#### Required work:
Scan the records beneath this line for the line holding "type / instances / area, µm²" and the line holding "met1 | 43 | 18050 | 32.14", then transcribe exactly those two and all lines between.

(Dataset entries)
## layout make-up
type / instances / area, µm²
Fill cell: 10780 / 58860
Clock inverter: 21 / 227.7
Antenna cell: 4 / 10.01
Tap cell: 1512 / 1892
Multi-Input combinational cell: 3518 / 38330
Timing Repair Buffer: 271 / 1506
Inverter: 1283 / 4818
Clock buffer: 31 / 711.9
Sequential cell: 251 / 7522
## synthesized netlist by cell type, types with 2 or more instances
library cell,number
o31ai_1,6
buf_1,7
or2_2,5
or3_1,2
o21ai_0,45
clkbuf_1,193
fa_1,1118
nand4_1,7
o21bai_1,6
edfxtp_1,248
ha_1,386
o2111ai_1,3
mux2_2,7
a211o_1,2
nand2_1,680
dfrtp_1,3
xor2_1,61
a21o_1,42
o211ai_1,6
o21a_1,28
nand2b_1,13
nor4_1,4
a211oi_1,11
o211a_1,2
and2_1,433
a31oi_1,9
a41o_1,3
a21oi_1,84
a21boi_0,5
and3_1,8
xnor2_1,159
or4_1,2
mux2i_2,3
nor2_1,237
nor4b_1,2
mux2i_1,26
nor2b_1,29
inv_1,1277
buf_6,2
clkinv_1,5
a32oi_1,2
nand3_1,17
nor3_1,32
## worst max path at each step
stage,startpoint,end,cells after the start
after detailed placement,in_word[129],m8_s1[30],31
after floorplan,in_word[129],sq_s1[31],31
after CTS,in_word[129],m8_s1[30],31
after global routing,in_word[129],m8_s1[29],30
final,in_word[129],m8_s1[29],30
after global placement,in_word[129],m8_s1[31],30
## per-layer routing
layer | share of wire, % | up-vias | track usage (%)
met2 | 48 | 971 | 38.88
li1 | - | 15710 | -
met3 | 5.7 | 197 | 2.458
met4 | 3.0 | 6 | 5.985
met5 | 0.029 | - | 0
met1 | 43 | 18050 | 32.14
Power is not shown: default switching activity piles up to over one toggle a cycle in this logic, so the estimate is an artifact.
$ cat src/onb_pkg.sv
// Shared types and constants for the Oren-Nayar reflectance pipeline.
// No dependencies; every other file imports this package.
package onb_pkg;

   typedef struct packed {
      logic signed [15:0] light_x;
      logic signed [15:0] light_y;
      logic signed [15:0] light_z;
      logic signed [15:0] eye_x;
      logic signed [15:0] eye_y;
      logic signed [15:0] eye_z;
      logic        [15:0] roughness;
      logic signed [15:0] albedo_red;
      logic signed [15:0] albedo_green;
      logic signed [15:0] albedo_blue;
      logic               from_light;
   } req_type;

   typedef struct packed {
      logic [15:0] refl_red;
      logic [15:0] refl_green;
      logic [15:0] refl_blue;
      logic [15:0] direct_pdf;
      logic [15:0] reverse_pdf;
   } rsp_type;

   // A/B divider: remainder width and quotient bits
   localparam int AB_DEN_W = 37;
   localparam int AB_Q_W   = 27;
   // azimuth divider: dividend and divisor widths
   localparam int AZ_NUM_W = 58;
   localparam int AZ_DEN_W = 16;
   // bracket term width and per-channel output latency
   localparam int BRK_W    = 46;
   localparam int CHAN_LAT = 4;

   localparam logic [32:0] K_C033_Q24  = 33'd5536481;
   localparam logic [32:0] K_C009_Q24  = 33'd1509949;
   localparam logic [28:0] K_ONE_Q28   = 29'h1000_0000;
   localparam logic [31:0] K_INVPI_Q32 = 32'd1367130551;
   // z*z at most 2^30 - 11 keeps sin(theta) above 1e-4
   localparam logic [30:0] K_ZZ_MAX    = 31'd1073741813;
   localparam logic [12:0] K_ALB_ONE   = 13'd4096;

endpackage

$ cat src/onb_chan.sv
// One colour channel: bracket times albedo, then times 1/pi, in four register stages.
// The 1/pi product keeps only its low 64 bits, as a 64-bit datapath would. Uses onb_pkg.
module onb_chan import onb_pkg::*; (
   input  logic             clock,
   input  logic [BRK_W-1:0] bracket,
   input  logic [12:0]      alb,
   output logic [11:0]      refl
);

   logic [35:0] ph_ff, pl_ff;
   logic [35:0] x_ff;
   logic [49:0] pp0_ff, pp1_ff;
   logic [63:0] sum;
   logic [11:0] y_ff;

   assign sum = 64'(pp0_ff) + {pp1_ff[45:0], 18'b0};

   always_ff @(posedge clock) begin
      // split bracket in halves; the low half only feeds bits above the shift
      ph_ff  <= bracket[45:23] * alb;
      pl_ff  <= bracket[22:0] * alb;
      x_ff   <= ph_ff + 36'(pl_ff[35:23]);
      pp0_ff <= x_ff[17:0] * K_INVPI_Q32;
      pp1_ff <= x_ff[35:18] * K_INVPI_Q32;
      y_ff   <= sum[63:52];
   end

   assign refl = y_ff;

endmodule

$ cat config.mk
export PLATFORM = sky130hd
export DESIGN_NAME = onb_chan
export DESIGN_NICKNAME = d
export VERILOG_FILES = /design/src/onb_pkg.sv /design/src/onb_chan.sv
export SDC_FILE = /design/constraint.sdc
export NUM_CORES = 2
export LEC_CHECK = 0
export BUFFER_PORTS_ARGS = -buffer_cell sky130_fd_sc_hd__clkbuf_2
export CELL_PAD_IN_SITES_DETAIL_PLACEMENT = 1
export CELL_PAD_IN_SITES_GLOBAL_PLACEMENT = 1
export CORE_MARGIN = 10
export CORE_UTILIZATION = 49
export DETAILED_ROUTE_END_ITERATION = 16
export PLACE_DENSITY = 0.88
export SETUP_SLACK_MARGIN = 0.05
export SYNTH_ARGS = -nofsm -noshare
export SYNTH_HDL_FRONTEND = slang
export SYNTH_SLANG_ARGS = --single-unit
$ cat constraint.sdc
create_clock -name clock -period 9.8 [get_ports clock]
set_clock_uncertainty 0.1 [all_clocks]
set_input_delay 0.49 -clock clock [delete_from_list [all_inputs] [get_ports clock]]
set_output_delay 0.49 -clock clock [all_outputs]
set_load 0.1 [all_outputs]
==> flow_summary.toml <==
[sta]
worstMarginPinSlew_ps = 1240
drv_slew = 0
hold_viol_final = 0
fmax_mhz = 144
final-setup-viol-count = 0
period_minus_slack_ps = 6920
hold_ws_ps = 332
worst_slew_margin_rel_pct = 17.3
rsz0062_at_grt = "false"
min_period_over_period_pct = 70.6
tns_ps = 0

[finish]
design_area_mm2 = 0.0432
areaGrowthSynthToFinish_pct = 4.46
drive_above_1_share_pct = 3.26
final_common_cell = "inv_1"
final_nets = 5854
fillers = 9621
most-common-layout-cells = "inv_1, fa_1, ha_1, nand2_1, and2_1"
stdcell_count = 5464

[global_route]
grt_pass1_vias = 37000
grt-ovfl-total = 0
antenna_found_initial = 2
grt_usage_pct = 27.5
grt_pass1_wl_mm = 206
grt_max_degree = 47

[routing]
drt_iter0_markers = 2317
num_vias = 30900
drt_wl_total_mm = 129
wl_per_cell_um = 23.6
via_per_inst = 5.65
drc = 0
dr.pass1.iters = 5
ant_nets = 0

[place]
gp_congestion = 0.943
io_buffers = 71
place.detailed.hpwl_mm = 105
post-place-cells = 5430
placed_cell_area_mm2 = 0.0426

[yosys]
yosys_warnings = 0
synth_flop_cell = "dfxtp_1"
syn_area_mm2 = 0.0413
ys_ff_latch = 174
netlist_instances = 4400
synth-edff-count = 0
seq_area_frac_synth_pct = 8.43
yosysUniqueCellTypes = 75
synthesis.nets = 5885
avgSynthCellArea_um2 = 9.39
async_flop_share_pct = 0

[floorplanning]
initial_core_util_pct = 49.4
io_pins = 72
die_x_um = 310
core_mm2 = 0.0836
die_h_um = 310
num_rows = 106
dieArea_mm2 = 0.0963

[clock_network]
clk_path_buf_depth = 2
post_cts.repair.setup_buffers = 0
clk_pin_slew_ps = 70
cts_tree = "yes"
ctsResizeCount = 0
cts-root-buf = "clkbuf_16"
htreeDepth = 4
cts.sinks = 174
holdBufCountCts = 0
clock_latency_ps = 460
numCtsBuffers = 17

[hold_path]
hp-class = "flop to flop"
min-delay-start = "ph_ff[35]"
hold_depth = 1
holdPathEnd = "x_ff[35]"

[critical_path]
r2r_end = "pp1_ff[45]"
critPathMaxFanout = 7
r2r_start = "x_ff[28]"
cp.required_ps = 10020
endpoint_kind = "flop"
r2r_cells = 20
cp-startpoint = "x_ff[28]"
path_class = "flop to flop"
cp-start-kind = "flop"
cp.arrival_ps = 7140
rrSetupSlack_ps = 2880

[flow_run]
drv_cap = 0

[outcome]
outcome = "finished, final reports clean"
## sequential cells by signal, indices dropped and copies added, names as in the netlist
register  flops
pp0_ff       31
pl_ff        13
pp1_ff       46
refl         12
ph_ff        36
x_ff         36
## worst max path at each step
| stage | depth (start not counted) | to |
|---|---|---|
| floorplan | 22 | ph_ff[34] |
| global placement | 21 | ph_ff[34] |
| detailed placement | 20 | pl_ff[35] |
| CTS | 20 | pp1_ff[45] |
| global route | 20 | pp1_ff[45] |
| finish | 20 | pp1_ff[45] |
## layer usage
metal / track usage, % / up-vias / wire length, µm
met5: 0 / - / 0
met4: 12.7 / 0 / 6290
met3: 3.79 / 424 / 7250
met2: 48.6 / 1243 / 64900
met1: 32.7 / 16000 / 50400
li1: - / 13200 / -
## worst max-delay path, stage by stage (launching register included)
cell and delay (ps):
dfxtp_1 630, ha_1 500, inv_1 200, fa_1 630
inv_1 100, fa_1 540, inv_1 70, fa_1 470
fa_1 510, fa_1 510, inv_1 50, ha_1 360
a21oi_1 160, o21ai_0 230, or3_1 440, nor3_2 170
o21ai_1 140, nand2b_1 120, o21a_1 260, a31oi_1 150
a2111oi_1 440
## stage by stage
step / worst slack [ps] / utilization, %
after global routing: 2740 / 51.7
after floorplan: 3760 / -
after detailed placement: 2790 / 51.0
after CTS: 3060 / 51.6
after global placement: 3190 / 51.0
final: 2880 / 51.7
## cells in the mapped netlist, drive strengths merged, types with 7 or more instances
master,instances,share of area (%)
and2,235,3.6
fa,853,41
nor2b,16,0.24
nor2,73,0.66
and3,23,0.35
nand3,42,0.51
xor2,43,0.91
a21o,79,1.4
o21bai,15,0.27
clkbuf,125,1.1
inv,1161,11
o21a,19,0.35
a211oi,13,0.26
nand2b,11,0.17
dfxtp,174,8.4
a21oi,123,1.6
a31oi,10,0.19
o31ai,13,0.31
xnor2,110,2.3
nand2,456,4.1
ha,572,17
or3,7,0.11
o21ai,71,0.87
nand4,32,0.48
nor3,26,0.34
and4,12,0.25
## cell type report
type,instances,area [µm²],share of cell area (%)
timing repair buffer,79,415,0.963
sequential,174,3480,8.07
inverter,1161,4360,10.1
tap,1080,1350,3.13
clock inverter,12,126,0.293
multi-input combinational,2936,33000,76.4
antenna,2,5.00,0.0116
clock buffer,20,447,1.04
## logic make-up after synthesis
kind of cell / after synthesis / synth area share [%]
AO/OA/AOI/OAI: 404 / 6.71
XOR/XNOR: 153 / 3.24
adder cells (fa/ha/maj): 1425 / 58.7
buffers and inverters: 1290 / 11.8
flip-flops: 174 / 8.43
multiplexers: 1 / 0.0273
AND/OR/NAND/NOR: 953 / 11.2
Power is left out: the tool's default activity adds up to more than one toggle a clock period on the data nets, which glitch-free logic cannot reach.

#### Response below:
type / instances / area, µm²
Fill cell: 10780 / 58860
Clock inverter: 21 / 227.7
Antenna cell: 4 / 10.01
Tap cell: 1512 / 1892
Multi-Input combinational cell: 3518 / 38330
Timing Repair Buffer: 271 / 1506
Inverter: 1283 / 4818
Clock buffer: 31 / 711.9
Sequential cell: 251 / 7522
## synthesized netlist by cell type, types with 2 or more instances
library cell,number
o31ai_1,6
buf_1,7
or2_2,5
or3_1,2
o21ai_0,45
clkbuf_1,193
fa_1,1118
nand4_1,7
o21bai_1,6
edfxtp_1,248
ha_1,386
o2111ai_1,3
mux2_2,7
a211o_1,2
nand2_1,680
dfrtp_1,3
xor2_1,61
a21o_1,42
o211ai_1,6
o21a_1,28
nand2b_1,13
nor4_1,4
a211oi_1,11
o211a_1,2
and2_1,433
a31oi_1,9
a41o_1,3
a21oi_1,84
a21boi_0,5
and3_1,8
xnor2_1,159
or4_1,2
mux2i_2,3
nor2_1,237
nor4b_1,2
mux2i_1,26
nor2b_1,29
inv_1,1277
buf_6,2
clkinv_1,5
a32oi_1,2
nand3_1,17
nor3_1,32
## worst max path at each step
stage,startpoint,end,cells after the start
after detailed placement,in_word[129],m8_s1[30],31
after floorplan,in_word[129],sq_s1[31],31
after CTS,in_word[129],m8_s1[30],31
after global routing,in_word[129],m8_s1[29],30
final,in_word[129],m8_s1[29],30
after global placement,in_word[129],m8_s1[31],30
## per-layer routing
layer | share of wire, % | up-vias | track usage (%)
met2 | 48 | 971 | 38.88
li1 | - | 15710 | -
met3 | 5.7 | 197 | 2.458
met4 | 3.0 | 6 | 5.985
met5 | 0.029 | - | 0
met1 | 43 | 18050 | 32.14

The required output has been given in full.